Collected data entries
##############################

--- src/rtl/rx_iq_pkg.sv ---
// rtl/rx_iq_pkg.sv - shared types, channel codes and the gain/round/saturate helper for rx_iq_pack
package rx_iq_pkg;

    typedef enum logic {
        WAIT_I = 1'b0,
        WAIT_Q = 1'b1
    } iq_state_t;

    localparam logic CH_I = 1'b0;
    localparam logic CH_Q = 1'b1;

    // Wide enough for IN_W+16 bits at the default IN_W, so shifting never wraps before saturation.
    localparam int ACC_W = 64;

    typedef struct packed {
        logic             sat;
        logic [ACC_W-1:0] val;
    } scale_res_t;

    function automatic scale_res_t scale_sat(
        input logic signed [ACC_W-1:0] x,
        input int                      sh,
        input int                      in_w,
        input int                      out_w
    );
        logic signed [ACC_W-1:0] v;
        logic signed [ACC_W-1:0] hi;
        logic signed [ACC_W-1:0] lo;
        scale_res_t              r;
        hi = (ACC_W'(1) << (out_w - 1)) - ACC_W'(1);
        lo = -(ACC_W'(1) << (out_w - 1));
        v = (x <<< sh) + (ACC_W'(1) << (in_w - out_w - 1));
        v = v >>> (in_w - out_w);
        r.sat = (v > hi) || (v < lo);
        r.val = (v > hi) ? hi : ((v < lo) ? lo : v);
        return r;
    endfunction

endpackage

--- src/rtl/rx_iq_fifo.sv ---
// rtl/rx_iq_fifo.sv - synchronous first-word-fall-through FIFO for scaled I/Q pairs
module rx_iq_fifo #(
    parameter int WIDTH = 48,
    parameter int DEPTH = 8
) (
    input  logic                       clk,
    input  logic                       reset_n,
    input  logic                       push,
    input  logic [WIDTH-1:0]           wdata,
    input  logic                       pop,
    output logic [WIDTH-1:0]           rdata,
    output logic                       full,
    output logic                       empty,
    output logic [$clog2(DEPTH):0]     count
);
    localparam int AW = $clog2(DEPTH);

    logic [WIDTH-1:0] mem [DEPTH];
    logic [AW-1:0]    wr_ptr;
    logic [AW-1:0]    rd_ptr;
    logic             do_push;
    logic             do_pop;

    assign empty   = (count == '0);
    assign full    = (count == (AW+1)'(DEPTH));
    assign do_pop  = pop && !empty;
    assign do_push = push && (!full || do_pop);
    assign rdata   = empty ? '0 : mem[rd_ptr];

    always_ff @(posedge clk or negedge reset_n) begin
        if (!reset_n) begin
            wr_ptr <= '0;
            rd_ptr <= '0;
            count  <= '0;
        end else begin
            if (do_push) wr_ptr <= wr_ptr + AW'(1);
            if (do_pop)  rd_ptr <= rd_ptr + AW'(1);
            case ({do_push, do_pop})
                2'b10:   count <= count + (AW+1)'(1);
                2'b01:   count <= count - (AW+1)'(1);
                default: count <= count;
            endcase
        end
    end

    always_ff @(posedge clk) begin
        if (do_push) mem[wr_ptr] <= wdata;
    end

    a_no_push_when_full: assert property (@(posedge clk) disable iff (!reset_n) !(push && full && !pop));

endmodule

--- src/rtl/rx_iq_pack.sv ---
// rtl/rx_iq_pack.sv - re-pairs interleaved CIC I/Q beats, scales/saturates them and queues pairs; RX_IQ_PACK_IQSWAP_EN adds iq_swap
module rx_iq_pack
    import rx_iq_pkg::*;
#(
    parameter int IN_W       = 32,
    parameter int OUT_W      = 24,
    parameter int SH_W       = 4,
    parameter int FIFO_DEPTH = 8
) (
    input  logic              clk,
    input  logic              reset_n,
    input  logic [IN_W-1:0]   in_data,
    input  logic              in_channel,
    input  logic              in_startofpacket,
    input  logic              in_endofpacket,
    input  logic [1:0]        in_error,
    input  logic              in_valid,
    output logic              in_ready,
    input  logic [SH_W-1:0]   gain_sh,
`ifdef RX_IQ_PACK_IQSWAP_EN
    input  logic              iq_swap,
`endif
    output logic [OUT_W-1:0]  out_i,
    output logic [OUT_W-1:0]  out_q,
    output logic              out_valid,
    input  logic              out_ready,
    output logic              ovf_flag,
    input  logic              ovf_clr,
    output logic [7:0]        sync_err_cnt
);
    localparam int CNT_W = $clog2(FIFO_DEPTH) + 1;

    iq_state_t          state;
    logic [IN_W-1:0]    hold_i;
    logic               accept;
    logic               beat_bad;
    logic               pair_fire;
    logic               err_event;
    scale_res_t         res_i;
    scale_res_t         res_q;
    logic               s1_valid;
    logic [OUT_W-1:0]   s1_i;
    logic [OUT_W-1:0]   s1_q;
    logic               fifo_full;
    logic               fifo_empty;
    logic [CNT_W-1:0]   fifo_count;
    logic [2*OUT_W-1:0] fifo_rdata;

    assign accept    = in_valid && in_ready;
    assign beat_bad  = (in_error != 2'b00);
    assign pair_fire = accept && !beat_bad && (state == WAIT_Q) && (in_channel == CH_Q);
    assign err_event = accept && (beat_bad ||
                                  ((state == WAIT_I) && (in_channel == CH_Q)) ||
                                  ((state == WAIT_Q) && (in_channel == CH_I)));

    // Gain is taken from the Q beat's cycle, so mid-pair changes only affect the next pair.
    assign res_i = scale_sat(ACC_W'(signed'(hold_i)),  int'(gain_sh), IN_W, OUT_W);
    assign res_q = scale_sat(ACC_W'(signed'(in_data)), int'(gain_sh), IN_W, OUT_W);

    always_ff @(posedge clk or negedge reset_n) begin
        if (!reset_n) begin
            state        <= WAIT_I;
            hold_i       <= '0;
            sync_err_cnt <= '0;
        end else begin
            if (err_event && (sync_err_cnt != 8'hFF)) sync_err_cnt <= sync_err_cnt + 8'd1;
            if (accept) begin
                if (beat_bad) begin
                    state <= WAIT_I;
                end else begin
                    case (state)
                        WAIT_I: begin
                            if (in_channel == CH_I) begin
                                hold_i <= in_data;
                                state  <= WAIT_Q;
                            end
                        end
                        WAIT_Q: begin
                            if (in_channel == CH_Q) state <= WAIT_I;
                            else hold_i <= in_data;
                        end
                        default: state <= WAIT_I;
                    endcase
                end
            end
        end
    end

    always_ff @(posedge clk or negedge reset_n) begin
        if (!reset_n) begin
            s1_valid <= 1'b0;
            s1_i     <= '0;
            s1_q     <= '0;
            ovf_flag <= 1'b0;
            in_ready <= 1'b0;
        end else begin
            s1_valid <= pair_fire;
            if (pair_fire) begin
`ifdef RX_IQ_PACK_IQSWAP_EN
                s1_i <= iq_swap ? res_q.val[OUT_W-1:0] : res_i.val[OUT_W-1:0];
                s1_q <= iq_swap ? res_i.val[OUT_W-1:0] : res_q.val[OUT_W-1:0];
`else
                s1_i <= res_i.val[OUT_W-1:0];
                s1_q <= res_q.val[OUT_W-1:0];
`endif
            end
            if (pair_fire && (res_i.sat || res_q.sat)) ovf_flag <= 1'b1;
            else if (ovf_clr)                          ovf_flag <= 1'b0;
            // Two slots of headroom cover the pair already in flight when ready is seen low.
            in_ready <= (int'(fifo_count) + int'(s1_valid)) <= (FIFO_DEPTH - 2);
        end
    end

    rx_iq_fifo #(
        .WIDTH (2*OUT_W),
        .DEPTH (FIFO_DEPTH)
    ) u_fifo (
        .clk     (clk),
        .reset_n (reset_n),
        .push    (s1_valid),
        .wdata   ({s1_i, s1_q}),
        .pop     (out_valid && out_ready),
        .rdata   (fifo_rdata),
        .full    (fifo_full),
        .empty   (fifo_empty),
        .count   (fifo_count)
    );

    assign out_valid = !fifo_empty;
    assign out_i     = fifo_rdata[2*OUT_W-1:OUT_W];
    assign out_q     = fifo_rdata[OUT_W-1:0];

    wire unused_ok = &{1'b0, in_startofpacket, in_endofpacket, fifo_full,
                       res_i.val[ACC_W-1:OUT_W], res_q.val[ACC_W-1:OUT_W]};

endmodule

--- config.mk ---
export PLATFORM = sky130hd
export DESIGN_NAME = rx_iq_pack
export DESIGN_NICKNAME = d
export VERILOG_FILES = /design/src/rtl/rx_iq_pkg.sv /design/src/rtl/rx_iq_fifo.sv /design/src/rtl/rx_iq_pack.sv
export SDC_FILE = /design/constraint.sdc
export NUM_CORES = 1
export LEC_CHECK = 0
export CORE_MARGIN = 10
export CORE_UTILIZATION = 55
export DETAILED_ROUTE_END_ITERATION = 8
export HOLD_SLACK_MARGIN = 0.06
export PLACE_DENSITY = 0.73
export SYNTH_ARGS = -nofsm -noshare
export SYNTH_HDL_FRONTEND = slang
export SYNTH_SLANG_ARGS = --single-unit
--- constraint.sdc ---
create_clock -name clk -period 5.3 [get_ports clk]
set_input_delay 1.06 -clock clk [delete_from_list [all_inputs] [get_ports clk]]
set_output_delay 1.06 -clock clk [all_outputs]
set_load 0.01 [all_outputs]
==> impl_metrics.env <==
export IMPL_critPathLaunchType="input pin"
export IMPL_period_needed_ns=4.673
export IMPL_clock_sinks=486
export IMPL_die_width_um=235.9
export IMPL_path_buf_inv=4
export IMPL_final_hold_viol_count=0
export IMPL_fin_skew_ns=0.01652
export IMPL_synth_edff_count=384
export IMPL_critPathKind="input pin to register"
export IMPL_path_max_fanout=23
export IMPL_ys_seq_area_frac=0.5493
export IMPL_antenna_found_initial=0
export IMPL_worstSkewPairLatency_ns=0.59
export IMPL_die_area_mm2=0.05565
export IMPL_cts_tree="built"
export IMPL_pin_count=105
export IMPL_wirelength_um=63940
export IMPL_synthFlopType="edfxtp_1"
export IMPL_synth_area_leaders="edfxtp_1 45%, mux4_2 14%, dfrtp_1 10%"
export IMPL_synthesis_nets=1814
export IMPL_max_clock_freq_ghz=0.2140
export IMPL_setup_viol=0
export IMPL_maxCapViolations=0
export IMPL_fill_cells=3350
export IMPL_clk_pin_slew_ns=0.06
export IMPL_timing_setup_tns_ns=0
export IMPL_netlist_area_mm2=0.02564
export IMPL_drcViolationCount=0
export IMPL_critical_path_required_ns=5.81
export IMPL_grt_usage=0.2251
export IMPL_place_congestion=0.9332
export IMPL_cp_arrival_ns=5.18
export IMPL_ys_seq_elements=486
export IMPL_final_layout_size_suffix_gt1_frac=0.2606
export IMPL_leakage_nw=10.56
export IMPL_layout_commonest_cell="edfxtp_1"
export IMPL_dr_pass1_iters=5
export IMPL_dp_hpwl_um=42110
export IMPL_max_slew_margin=0.4184
export IMPL_synth_top_cell_area_share=0.4498
export IMPL_slew_violations=0
export IMPL_status="completed"
export IMPL_cpMostUsedCell="buf_4"
export IMPL_critPathSlowestCell="clkdlybuf4s50_1"
export IMPL_die_height_um=235.9
export IMPL_port_buffer_count=102
export IMPL_grt_max_degree=70
export IMPL_grt_pass1_wl_um=99260
export IMPL_p_per_area_mw_per_mm2=462.4
export IMPL_initial_core_util=0.5530
export IMPL_whs_ns=0.5048
export IMPL_rsz0062_at_grt="false"
export IMPL_avgSynthCellArea_um2=14.58
export IMPL_syn_inst=1758
export IMPL_root_buffer="clkbuf_16"
export IMPL_drt_iter0_markers=1499
export IMPL_final_nets=1979
export IMPL_async_flop_share=0.2099
export IMPL_period_share=0.8818
export IMPL_diodes=0
export IMPL_htreeDepth=2
export IMPL_post_cts_buffers=0
export IMPL_max_stage_delay_ns=0.69
export IMPL_detailed_place_area_mm2=0.02788
export IMPL_hold_class="register to register"
export IMPL_routedWlPerCell_um=24.90
export IMPL_synth_distinct_cells=99
export IMPL_std_cell_rows=79
export IMPL_crit_family="buffers and inverters"
export IMPL_yosys_area_top_type="edfxtp_1"
export IMPL_path_cells="clkdlybuf4s50_1 > mux2_2 > mux4_1 > or3b_2 > a222oi_1 > buf_4 > nand4_2 > buf_4 > nor4_1 > xor2_1 > nor3_1 > and3_1 > o21a_4 > buf_12 > a21oi_2"
export IMPL_cp_end_kind="register"
export IMPL_area_growth_pct=14.66
export IMPL_vias=16380
export IMPL_cts_buffer_depth=3
export IMPL_ys_warn_count=0
export IMPL_mostFrequentLayoutCells="384 x edfxtp_1, 154 x mux4_2, 127 x nand2_1, 124 x mux2i_1, 117 x nor2_1"
export IMPL_core_mm2=0.04636
export IMPL_grt_ovfl_total=0
export IMPL_path_depth=15
export IMPL_worst_slew_pin_slew_ns=0.8724
export IMPL_finish_utilization=0.6341
export IMPL_hold_buffers=0
export IMPL_grt_pass1_vias=16390
export IMPL_r2r_cells=13
export IMPL_cts_inserted_buffers=47
export IMPL_vias_per_cell=6.377
export IMPL_antenna_left=0
export IMPL_ir_worst_vdd_v=0.0003040
export IMPL_cts_resized=0
export IMPL_min_path_cells=1
export IMPL_postLayoutCellArea_mm2=0.02940
[power by group]
part	switching (mW)	internal (mW)
Sequential	0.861	4.76
Combinational	2.20	2.52
Clock	1.45	1.80
Total	4.51	9.08
[path summary, 6_finish.rpt]
path                       slack [ns]                          end                         from
max in group asynchronous        3.63          s1_q[0]$_DFFE_PN0P_                      reset_n
min reg2reg                      0.50  sync_err_cnt[7]$_DFFE_PN0P_  sync_err_cnt[7]$_DFFE_PN0P_
max                              0.63          s1_q[3]$_DFFE_PN0P_                   in_data[3]
min                              0.50  sync_err_cnt[7]$_DFFE_PN0P_  sync_err_cnt[7]$_DFFE_PN0P_
min in group asynchronous        0.59        hold_i[5]$_DFFE_PN0P_                      reset_n
max reg2reg                      1.00          s1_i[1]$_DFFE_PN0P_        hold_i[5]$_DFFE_PN0P_
[logic make-up (layout without fill, tap and decap cells)]
group | count (synthesis) | in the layout | share of synthesized area
AND/OR/NAND/NOR | 446 | 446 | 0.08672
AO/OA/AOI/OAI | 238 | 238 | 0.07037
flip-flops | 486 | 486 | 0.5493
adder cells (fa/ha/maj) | 10 | 10 | 0.005173
buffers and inverters | 134 | 337 | 0.03231
XOR/XNOR | 71 | 71 | 0.02425
multiplexers | 373 | 373 | 0.2319
[cell type report]
class / count / area, µm² / area share
repair buffers: 229 / 2148 / 0.07308
clock buffers: 57 / 1287 / 0.04380
multi-input cells: 1138 / 10800 / 0.3674
inverters: 21 / 78.83 / 0.002681
clock inverters: 30 / 230.2 / 0.007831
well taps: 607 / 759.5 / 0.02584
flip-flops and latches: 486 / 14090 / 0.4794
[per-stage QoR]
stage | setup slack [ns] | std cells | total power, mW
final | 0.6266 | 2568 | 13.59
after global routing | 0.4737 | 2568 | 14.22
after CTS | 0.7032 | 2568 | 13.66
after floorplan | 0.006759 | 1758 | 8.444
after global placement | 0.1423 | 2481 | 10.28
after detailed placement | 0.09713 | 2481 | 10.39
[layer usage]
layer / wire length [µm] / global-route usage
met1: 27460 / 0.3096
met2: 31180 / 0.3669
met3: 3527 / 0.02975
met4: 1773 / 0.07051
met5: 0 / 0
[registers in the layout, summed over array words and instances (netlist names)]
register and flops:
in_ready 1, s1_valid 1, u_fifo.mem 384, s1_i 24, ovf_flag 1, s1_q 24, u_fifo.wr_ptr 3, u_fifo.count 4
hold_i 32, u_fifo.rd_ptr 3, state 1, sync_err_cnt 8
[Yosys cell counts, drive strengths merged (10+ instances only)]
master,instances
xor2,26
and2,17
dfrtp,102
buf,67
mux4,165
nor4,11
o21ai,44
nand2,135
inv,19
nand2b,12
a21oi,56
xnor2,45
nor3,20
clkbuf,46
nand3,39
and3,10
mux2,84
nor2,126
mux2i,124
edfxtp,384
a221o,22
nand4,13
[worst register-to-register path, cell delays in order (launching register included)]
cell      delay [ns]
dfrtp_1         0.49
mux2i_1         0.19
mux4_2          0.55
o22ai_1         0.22
ha_1            0.25
nand3_2         0.09
or4_4           0.58
nor4b_1         0.48
mux2i_1         0.18
a2111o_1        0.44
nor4_4          0.18
nor3_2          0.08
buf_12          0.17
a221o_1         0.28
(Power assumes the default switching activity.)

##############################

- **Problem details**
Isolate the lines above that contain the word "global" and copy them.

- **Task answer**
after global routing | 0.4737 | 2568 | 14.22
after global placement | 0.1423 | 2481 | 10.28
layer / wire length [µm] / global-route usage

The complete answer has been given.